So I've made my life simple. Rather than start a short term diet, I've changed my complete lifestyle. Rather than maintaining a strict count what I'm consuming, I'm keeping a fluid knowledge of what is best for my body in terms of healthy weight loss (calories, fat, protein, sodium, fiber) . If I cross that, I'll forgive myself and do better the next day. Rather than eating only certain types of bland healthy foods, I'm eating all types, focusing on eating more fruits and veggies but not limiting myself to only those. I've subscribed to Cooking Light, one of the best decisions I've made on my road to being healthy, cooking primarily from its contents.

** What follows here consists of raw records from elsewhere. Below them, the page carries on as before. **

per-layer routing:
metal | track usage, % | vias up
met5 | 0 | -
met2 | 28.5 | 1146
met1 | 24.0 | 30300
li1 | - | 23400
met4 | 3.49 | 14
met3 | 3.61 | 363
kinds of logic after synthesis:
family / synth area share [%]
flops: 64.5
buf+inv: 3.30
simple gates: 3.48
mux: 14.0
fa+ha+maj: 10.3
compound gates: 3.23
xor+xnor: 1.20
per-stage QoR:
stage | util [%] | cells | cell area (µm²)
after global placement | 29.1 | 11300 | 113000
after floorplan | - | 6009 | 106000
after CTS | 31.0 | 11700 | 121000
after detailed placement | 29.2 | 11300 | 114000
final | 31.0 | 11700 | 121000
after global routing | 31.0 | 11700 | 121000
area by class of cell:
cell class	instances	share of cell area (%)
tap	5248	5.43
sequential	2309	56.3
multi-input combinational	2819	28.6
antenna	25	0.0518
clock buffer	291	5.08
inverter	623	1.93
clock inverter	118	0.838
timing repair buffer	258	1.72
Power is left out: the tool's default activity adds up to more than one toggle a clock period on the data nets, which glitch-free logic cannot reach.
$ cat src/rtl/tcl_pkg.sv
// Package for the tile cache LRU lookup block.
// Holds sizes, field widths, command codes and the controller/datapath command and status types.
// No dependencies.
package tcl_pkg;

    localparam int CACHE_ENTRIES = 64;
    localparam int IDX_W = (CACHE_ENTRIES > 1) ? $clog2(CACHE_ENTRIES) : 1;
    localparam int ZOOM_W = 5;
    localparam int COORD_W = 30;
    localparam int STAMP_W = 32;
    localparam int SLOT_W = 6;
    localparam int TAG_W = ZOOM_W + 2 * COORD_W;

    localparam logic CMD_FRAME = 1'b0;
    localparam logic CMD_REQUEST = 1'b1;

    typedef struct packed {
        logic frame_inc;
        logic load_req;
        logic rd;
        logic wr;
    } ctl_t;

    typedef struct packed {
        logic scan_last;
    } sts_t;

endpackage
[config.mk]
export PLATFORM = sky130hd
export DESIGN_NAME = binary_to_decimal_ascii_core
export DESIGN_NICKNAME = d
export VERILOG_FILES = /design/src/design/b2da_pkg.sv /design/src/design/b2da_datapath.sv /design/src/design/b2da_ctrl.sv /design/src/design/binary_to_decimal_ascii_core.sv
export SDC_FILE = /design/constraint.sdc
export NUM_CORES = 1
export LEC_CHECK = 0
export BUFFER_PORTS_ARGS = -buffer_cell sky130_fd_sc_hd__buf_2
export CORE_MARGIN = 2
export CORE_UTILIZATION = 39
export CTS_BUF_LIST = sky130_fd_sc_hd__clkbuf_4
export CTS_CLUSTER_SIZE = 12
export DETAILED_ROUTE_END_ITERATION = 8
export GPL_ROUTABILITY_DRIVEN = 0
export SLEW_MARGIN = 5
export SYNTH_ARGS = -nofsm -noshare
export SYNTH_HDL_FRONTEND = slang
export SYNTH_SLANG_ARGS = --single-unit
export TNS_END_PERCENT = 5
[constraint.sdc]
create_clock -name clk -period 4.3 [get_ports clk]
set_clock_uncertainty 0.05 [all_clocks]
set_input_delay 0.43 -clock clk [delete_from_list [all_inputs] [get_ports clk]]
set_output_delay 0.43 -clock clk [all_outputs]
set_load 0.005 [all_outputs]
[src/design/b2da_pkg.sv]
// shared constants, types and helpers for the binary to decimal ascii converter
package b2da_pkg;

	localparam int VALUE_BITS = 32;
	localparam int IN_W       = 32;
	localparam int CHAR_W     = 6;
	localparam int RADIX      = 10;

	// decimal digits needed for the largest value of the given width
	function automatic int digits_for(input int bits);
		logic [63:0] v;
		int          n;
		v = {64{1'b1}} >> (64 - bits);
		n = 0;
		while (v != 64'd0) begin
			v = v / RADIX;
			n = n + 1;
		end
		return n;
	endfunction

	localparam int NUM_DIGITS = digits_for(VALUE_BITS);
	localparam int BCD_W      = 4 * NUM_DIGITS;
	localparam int BIT_CNT_W  = $clog2(VALUE_BITS);
	localparam int DIG_CNT_W  = $clog2(NUM_DIGITS + 1);

	localparam logic [CHAR_W-1:0] ASCII_ZERO = CHAR_W'(48);

	typedef enum logic [1:0] {
		ST_IDLE,
		ST_CONVERT,
		ST_SKIP,
		ST_EMIT
	} state_t;

	typedef struct packed {
		logic load;
		logic shift;
		logic skip;
		logic emit;
		logic last;
	} cmd_t;

	typedef struct packed {
		logic top_zero;
	} status_t;

endpackage
## src/whs_pkg.sv

```systemverilog
package whs_pkg;

    localparam int SAMPLE_W = 18;
    localparam int BINS_W   = 7;
    localparam int WIN_W    = 15;
    localparam int IDX_W    = 6;
    localparam int CNT_W    = 15;
    localparam int IN_TDATA_W  = 24;
    localparam int OUT_TDATA_W = 24;
    localparam int PROD_W   = 25;

    localparam logic [18:0] ONE_FIX  = 19'd65536;
    localparam logic [17:0] SPAN_FIX = 18'd131072;

    localparam logic [CNT_W-1:0]  CNT_MAX      = 15'h7FFF;
    localparam logic [BINS_W-1:0] RESET_BINS   = 7'd64;
    localparam logic [WIN_W-1:0]  RESET_WINDOW = 15'd1024;
    localparam int                DEFAULT_BINS   = 100;
    localparam int                DEFAULT_WINDOW = 1024;

    localparam logic CFG_BIN_COUNT     = 1'b0;
    localparam logic CFG_WINDOW_LENGTH = 1'b1;

    typedef struct packed {
        logic load;
        logic map;
        logic rd;
        logic wr;
        logic emit_rd;
        logic emit_ld;
    } t_cmd;

    typedef struct packed {
        logic fill_done;
        logic emit_last;
        logic out_free;
    } t_status;

endpackage

```

## src/whs_ram.sv

```systemverilog
module whs_ram #(
    parameter int WIDTH = 15,
    parameter int DEPTH = 64
) (
    input  logic                                   i_clk,
    input  logic                                   i_we,
    input  logic [(DEPTH > 1 ? $clog2(DEPTH) : 1)-1:0] i_waddr,
    input  logic [WIDTH-1:0]                       i_wdata,
    input  logic                                   i_re,
    input  logic [(DEPTH > 1 ? $clog2(DEPTH) : 1)-1:0] i_raddr,
    output logic [WIDTH-1:0]                       o_rdata
);

    logic [WIDTH-1:0] r_mem [DEPTH];
    logic [WIDTH-1:0] r_rdata;

    always_ff @(posedge i_clk) begin
        if (i_we) begin
            r_mem[i_waddr] <= i_wdata;
        end
        if (i_re) begin
            r_rdata <= r_mem[i_raddr];
        end
    end

    assign o_rdata = r_rdata;

endmodule

```

## src/whs_ctrl.sv

```systemverilog
module whs_ctrl (
    input  logic            i_clk,
    input  logic            i_rst_n,
    input  logic            i_in_valid,
    output logic            o_in_ready,
    input  whs_pkg::t_status i_status,
    output whs_pkg::t_cmd   o_cmd
);

    import whs_pkg::*;

    localparam logic [2:0] S_IDLE    = 3'd0;
    localparam logic [2:0] S_MAP     = 3'd1;
    localparam logic [2:0] S_READ    = 3'd2;
    localparam logic [2:0] S_WRITE   = 3'd3;
    localparam logic [2:0] S_EMIT_RD = 3'd4;
    localparam logic [2:0] S_EMIT_LD = 3'd5;

    logic [2:0] r_state;
    logic [2:0] n_state;

    always_comb begin
        n_state = r_state;
        o_cmd   = '0;
        unique case (r_state)
            S_IDLE: begin
                if (i_in_valid) begin
                    o_cmd.load = 1'b1;
                    n_state    = S_MAP;
                end
            end
            S_MAP: begin
                o_cmd.map = 1'b1;
                n_state   = S_READ;
            end
            S_READ: begin
                o_cmd.rd = 1'b1;
                n_state  = S_WRITE;
            end
            S_WRITE: begin
                o_cmd.wr = 1'b1;
                n_state  = i_status.fill_done ? S_EMIT_RD : S_IDLE;
            end
            S_EMIT_RD: begin
                o_cmd.emit_rd = 1'b1;
                n_state       = S_EMIT_LD;
            end
            S_EMIT_LD: begin
                if (i_status.out_free) begin
                    o_cmd.emit_ld = 1'b1;
                    n_state       = i_status.emit_last ? S_IDLE : S_EMIT_RD;
                end
            end
            default: begin
                n_state = S_IDLE;
            end
        endcase
    end

    always_ff @(posedge i_clk) begin
        if (!i_rst_n) begin
            r_state <= S_IDLE;
        end else begin
            r_state <= n_state;
        end
    end

    assign o_in_ready = (r_state == S_IDLE);

endmodule

```

## src/whs_dpath.sv

```systemverilog
module whs_dpath #(
    parameter int MAX_BINS   = 64,
    parameter int MAX_WINDOW = 30000
) (
    input  logic                                i_clk,
    input  logic                                i_rst_n,
    input  whs_pkg::t_cmd                       i_cmd,
    output whs_pkg::t_status                    o_status,
    input  logic [whs_pkg::SAMPLE_W-1:0]        i_sample,
    input  logic                                i_eos,
    input  logic                                i_cfg_valid,
    input  logic                                i_cfg_index,
    input  logic [whs_pkg::WIN_W-1:0]           i_cfg_data,
    input  logic                                i_out_ready,
    output logic                                o_out_valid,
    output logic [whs_pkg::OUT_TDATA_W-1:0]     o_out_data,
    output logic                                o_out_last
);

    import whs_pkg::*;

    localparam int ADDR_W = (MAX_BINS > 1) ? $clog2(MAX_BINS) : 1;
    localparam logic [BINS_W-1:0] BINS_LIM = BINS_W'(MAX_BINS);
    localparam logic [WIN_W-1:0]  WIN_LIM  = WIN_W'(MAX_WINDOW);
    localparam logic [BINS_W-1:0] DEF_BINS =
        BINS_W'((DEFAULT_BINS > MAX_BINS) ? MAX_BINS : DEFAULT_BINS);
    localparam logic [WIN_W-1:0]  DEF_WIN  =
        WIN_W'((DEFAULT_WINDOW > MAX_WINDOW) ? MAX_WINDOW : DEFAULT_WINDOW);

    logic [BINS_W-1:0]   r_bin_count;
    logic [WIN_W-1:0]    r_window_length;
    logic [SAMPLE_W-1:0] r_sample;
    logic                r_eos;
    logic [WIN_W-1:0]    r_fill;
    logic [IDX_W-1:0]    r_bin;
    logic                r_hit;
    logic [IDX_W-1:0]    r_j;
    logic [MAX_BINS-1:0] r_valid;
    logic                r_rd_valid;
    logic                r_out_valid;
    logic [IDX_W-1:0]    r_out_idx;
    logic [CNT_W-1:0]    r_out_total;
    logic                r_out_last;

    logic                bad_cfg;
    logic [BINS_W-1:0]   m_eff;
    logic [WIN_W-1:0]    n_eff;
    logic [18:0]         u_val;
    logic                hit;
    logic [PROD_W-1:0]   prod;
    logic [PROD_W-1:0]   prod_m1;
    logic [CNT_W-1:0]    rd_data;
    logic [CNT_W-1:0]    cur_cnt;
    logic                do_write;
    logic [ADDR_W-1:0]   raddr;
    logic                emit_last;

    assign bad_cfg = (r_window_length == '0) || (r_window_length > WIN_LIM) ||
                     (r_bin_count == '0);
    assign m_eff = bad_cfg ? DEF_BINS :
                   ((r_bin_count > BINS_LIM) ? BINS_LIM : r_bin_count);
    assign n_eff = bad_cfg ? DEF_WIN : r_window_length;

    // bin = (u * m - 1) / 2^17 for 0 < u <= 2^17
    assign u_val   = {r_sample[SAMPLE_W-1], r_sample} + ONE_FIX;
    assign hit     = !u_val[18] && (u_val != '0) && (u_val[17:0] <= SPAN_FIX);
    assign prod    = {7'b0, u_val[17:0]} * {18'b0, m_eff};
    assign prod_m1 = prod - PROD_W'(1);

    assign raddr    = i_cmd.rd ? r_bin[ADDR_W-1:0] : r_j[ADDR_W-1:0];
    assign cur_cnt  = r_rd_valid ? rd_data : '0;
    assign do_write = i_cmd.wr && r_hit && (cur_cnt != CNT_MAX);
    assign emit_last = ({1'b0, r_j} == (m_eff - BINS_W'(1)));

    assign o_status.fill_done = (r_fill >= n_eff) || r_eos;
    assign o_status.emit_last = emit_last;
    assign o_status.out_free  = !r_out_valid || i_out_ready;

    whs_ram #(
        .WIDTH (CNT_W),
        .DEPTH (MAX_BINS)
    ) u_cnt_ram (
        .i_clk   (i_clk),
        .i_we    (do_write),
        .i_waddr (r_bin[ADDR_W-1:0]),
        .i_wdata (cur_cnt + CNT_W'(1)),
        .i_re    (i_cmd.rd || i_cmd.emit_rd),
        .i_raddr (raddr),
        .o_rdata (rd_data)
    );

    always_ff @(posedge i_clk) begin
        if (!i_rst_n) begin
            r_bin_count     <= RESET_BINS;
            r_window_length <= RESET_WINDOW;
            r_fill          <= '0;
            r_valid         <= '0;
            r_j             <= '0;
            r_out_valid     <= 1'b0;
        end else begin
            if (i_cfg_valid) begin
                unique case (i_cfg_index)
                    CFG_BIN_COUNT:     r_bin_count     <= i_cfg_data[BINS_W-1:0];
                    CFG_WINDOW_LENGTH: r_window_length <= i_cfg_data;
                    default:           r_bin_count     <= r_bin_count;
                endcase
            end
            if (i_cmd.load && (r_fill != CNT_MAX)) begin
                r_fill <= r_fill + WIN_W'(1);
            end
            if (do_write) begin
                r_valid[r_bin[ADDR_W-1:0]] <= 1'b1;
            end
            if (i_cmd.emit_ld) begin
                r_out_valid <= 1'b1;
                if (emit_last) begin
                    r_j     <= '0;
                    r_fill  <= '0;
                    r_valid <= '0;
                end else begin
                    r_j <= r_j + IDX_W'(1);
                end
            end else if (i_out_ready) begin
                r_out_valid <= 1'b0;
            end
        end
    end

    always_ff @(posedge i_clk) begin
        if (i_cmd.load) begin
            r_sample <= i_sample;
            r_eos    <= i_eos;
        end
        if (i_cmd.map) begin
            r_hit <= hit;
            r_bin <= prod_m1[22:17];
        end
        if (i_cmd.rd) begin
            r_rd_valid <= r_valid[r_bin[ADDR_W-1:0]];
        end
        if (i_cmd.emit_rd) begin
            r_rd_valid <= r_valid[r_j[ADDR_W-1:0]];
        end
        if (i_cmd.emit_ld) begin
            r_out_idx   <= r_j;
            r_out_total <= cur_cnt;
            r_out_last  <= emit_last;
        end
    end

    assign o_out_valid = r_out_valid;
    assign o_out_data  = {3'b000, r_out_total, r_out_idx};
    assign o_out_last  = r_out_last;

endmodule

```

## src/windowed_sample_histogram_top.sv

```systemverilog
// Windowed amplitude histogram. Each sample on the slave stream is counted in one of
// bin_count equal bins spanning minus one to plus one (samples at or below -1 or above
// +1 count nowhere but still fill the window). After window_length samples, or after a
// sample marked with tlast, the counts of bins 0 to m-1 leave on the master stream in
// bin order, the final bin with tlast, and all counts restart from zero. A sample passes
// through acceptance, the bin multiply, then read and write of the counter in the
// counter RAM. An emission reads each bin from the RAM, then loads the output
// register, waiting while the master side holds tready low. An invalid
// configuration falls back to the default bin count and window length.
module windowed_sample_histogram_top #(
    parameter int MAX_BINS   = 64,
    parameter int MAX_WINDOW = 30000
) (
    input  logic        i_clk,
    input  logic        i_rst_n,
    input  logic        s_axis_tvalid,
    output logic        s_axis_tready,
    input  logic [23:0] s_axis_tdata,   // sample[17:0], zero pad
    input  logic        s_axis_tlast,   // end_of_stream
    output logic        m_axis_tvalid,
    input  logic        m_axis_tready,
    output logic [23:0] m_axis_tdata,   // bin_index[5:0], bin_total[20:6], zero pad
    output logic        m_axis_tlast,   // last_bin
    input  logic        i_cfg_valid,
    output logic        o_cfg_ready,
    input  logic        i_cfg_index,
    input  logic [14:0] i_cfg_data
);

    import whs_pkg::*;

    t_cmd    cmd;
    t_status status;

    whs_ctrl u_ctrl (
        .i_clk      (i_clk),
        .i_rst_n    (i_rst_n),
        .i_in_valid (s_axis_tvalid),
        .o_in_ready (s_axis_tready),
        .i_status   (status),
        .o_cmd      (cmd)
    );

    whs_dpath #(
        .MAX_BINS   (MAX_BINS),
        .MAX_WINDOW (MAX_WINDOW)
    ) u_dpath (
        .i_clk       (i_clk),
        .i_rst_n     (i_rst_n),
        .i_cmd       (cmd),
        .o_status    (status),
        .i_sample    (s_axis_tdata[SAMPLE_W-1:0]),
        .i_eos       (s_axis_tlast),
        .i_cfg_valid (i_cfg_valid),
        .i_cfg_index (i_cfg_index),
        .i_cfg_data  (i_cfg_data),
        .i_out_ready (m_axis_tready),
        .o_out_valid (m_axis_tvalid),
        .o_out_data  (m_axis_tdata),
        .o_out_last  (m_axis_tlast)
    );

    assign o_cfg_ready = 1'b1;

endmodule

```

I have cut out certain foods, not groups, that lead me back to bingeing (sp?), like potato chips and candy and certain types of cooking that have no nutritional value (e.g. frying).

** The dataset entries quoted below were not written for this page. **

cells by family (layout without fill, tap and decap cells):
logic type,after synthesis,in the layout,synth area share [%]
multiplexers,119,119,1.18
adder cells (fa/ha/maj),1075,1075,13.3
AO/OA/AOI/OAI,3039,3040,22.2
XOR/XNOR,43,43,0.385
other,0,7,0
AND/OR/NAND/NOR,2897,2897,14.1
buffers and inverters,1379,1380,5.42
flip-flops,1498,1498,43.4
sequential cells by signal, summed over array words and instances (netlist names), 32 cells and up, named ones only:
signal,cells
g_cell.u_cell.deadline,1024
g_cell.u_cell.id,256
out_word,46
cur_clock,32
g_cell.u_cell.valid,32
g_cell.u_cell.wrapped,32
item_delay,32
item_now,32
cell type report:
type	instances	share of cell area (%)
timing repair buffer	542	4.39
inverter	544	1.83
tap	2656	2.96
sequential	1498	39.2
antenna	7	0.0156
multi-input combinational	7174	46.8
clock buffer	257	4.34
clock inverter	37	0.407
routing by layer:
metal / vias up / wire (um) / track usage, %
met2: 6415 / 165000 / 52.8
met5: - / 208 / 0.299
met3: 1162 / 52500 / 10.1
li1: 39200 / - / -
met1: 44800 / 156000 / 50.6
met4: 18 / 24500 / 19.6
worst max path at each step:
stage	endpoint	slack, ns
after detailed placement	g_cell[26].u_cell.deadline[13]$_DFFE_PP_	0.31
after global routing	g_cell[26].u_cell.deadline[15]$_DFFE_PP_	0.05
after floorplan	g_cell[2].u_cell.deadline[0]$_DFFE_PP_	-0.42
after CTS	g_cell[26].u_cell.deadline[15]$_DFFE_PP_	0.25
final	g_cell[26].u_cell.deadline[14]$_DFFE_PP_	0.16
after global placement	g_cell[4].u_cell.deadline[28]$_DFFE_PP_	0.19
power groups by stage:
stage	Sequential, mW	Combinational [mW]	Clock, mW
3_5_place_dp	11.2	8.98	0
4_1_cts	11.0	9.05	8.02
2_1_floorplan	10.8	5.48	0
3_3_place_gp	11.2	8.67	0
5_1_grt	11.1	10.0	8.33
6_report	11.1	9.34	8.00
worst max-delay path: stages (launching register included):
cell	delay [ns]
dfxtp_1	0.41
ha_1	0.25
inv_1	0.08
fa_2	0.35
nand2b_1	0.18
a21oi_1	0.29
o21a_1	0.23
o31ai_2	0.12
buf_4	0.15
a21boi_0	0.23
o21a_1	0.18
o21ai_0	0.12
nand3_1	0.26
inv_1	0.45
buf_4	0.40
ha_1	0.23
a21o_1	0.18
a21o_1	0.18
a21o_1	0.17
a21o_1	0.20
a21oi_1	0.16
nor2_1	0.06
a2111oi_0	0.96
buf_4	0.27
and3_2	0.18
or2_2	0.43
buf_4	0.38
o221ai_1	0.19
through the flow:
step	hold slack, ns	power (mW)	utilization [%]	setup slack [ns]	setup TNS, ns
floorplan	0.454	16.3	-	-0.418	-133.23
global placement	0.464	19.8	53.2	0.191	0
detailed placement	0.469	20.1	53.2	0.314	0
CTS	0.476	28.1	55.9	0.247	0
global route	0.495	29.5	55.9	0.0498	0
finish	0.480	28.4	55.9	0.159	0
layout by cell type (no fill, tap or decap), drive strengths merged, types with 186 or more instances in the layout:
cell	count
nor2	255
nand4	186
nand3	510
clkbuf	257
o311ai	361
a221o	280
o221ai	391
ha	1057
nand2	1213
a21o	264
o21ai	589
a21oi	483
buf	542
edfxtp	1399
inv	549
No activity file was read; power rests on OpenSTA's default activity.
===== config.mk =====
export PLATFORM = sky130hd
export DESIGN_NAME = paged_address_translation_lru_top
export DESIGN_NICKNAME = d
export VERILOG_FILES = /design/src/rtl/core/patl_pkg.sv /design/src/rtl/core/patl_ram.sv /design/src/rtl/core/paged_address_translation_lru_top.sv
export SDC_FILE = /design/constraint.sdc
export NUM_CORES = 1
export LEC_CHECK = 0
export ABC_AREA = 0
export BUFFER_PORTS_ARGS = -buffer_cell sky130_fd_sc_hd__buf_2
export CAP_MARGIN = 40
export CORE_MARGIN = 8
export CORE_UTILIZATION = 63
export DETAILED_ROUTE_END_ITERATION = 10
export PLACE_DENSITY = 0.86
export RECOVER_POWER = 100
export SYNTH_ARGS = -nofsm -noshare
export SYNTH_HDL_FRONTEND = slang
export SYNTH_HIERARCHICAL = 1
export SYNTH_SLANG_ARGS = --single-unit

===== constraint.sdc =====
create_clock -name clock -period 6.15 [get_ports clock]
set_input_delay 0.615 -clock clock [delete_from_list [all_inputs] [get_ports clock]]
set_output_delay 0.615 -clock clock [all_outputs]
set_load 0.02 [all_outputs]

I have had to accept parts of myself that I wanted to reject, such as the knowledge that I will always want to over-eat, I will always want to choose convenience over health, I will always want to be lazy rather than exercise :). Submitting to those wants has put me here in the first place.
But the reward for taking a hold of my life has been sweet. I can see myself changing, my outlook happier, my complexion even clearing. I feel more confident in my skin and confident in change. I don't obsess about food as much as am aware. I'm watching my daughters enjoy foods many of their peers abhor.
| Roasted Butternut Squash and Bacon Pasta, Cooking Light |
The best part? I've lost 22.8 lbs over the past 9 weeks. My goal is 30 lbs this year, continuing over the next year and half until I'm back in a healthy weight range. Hurray!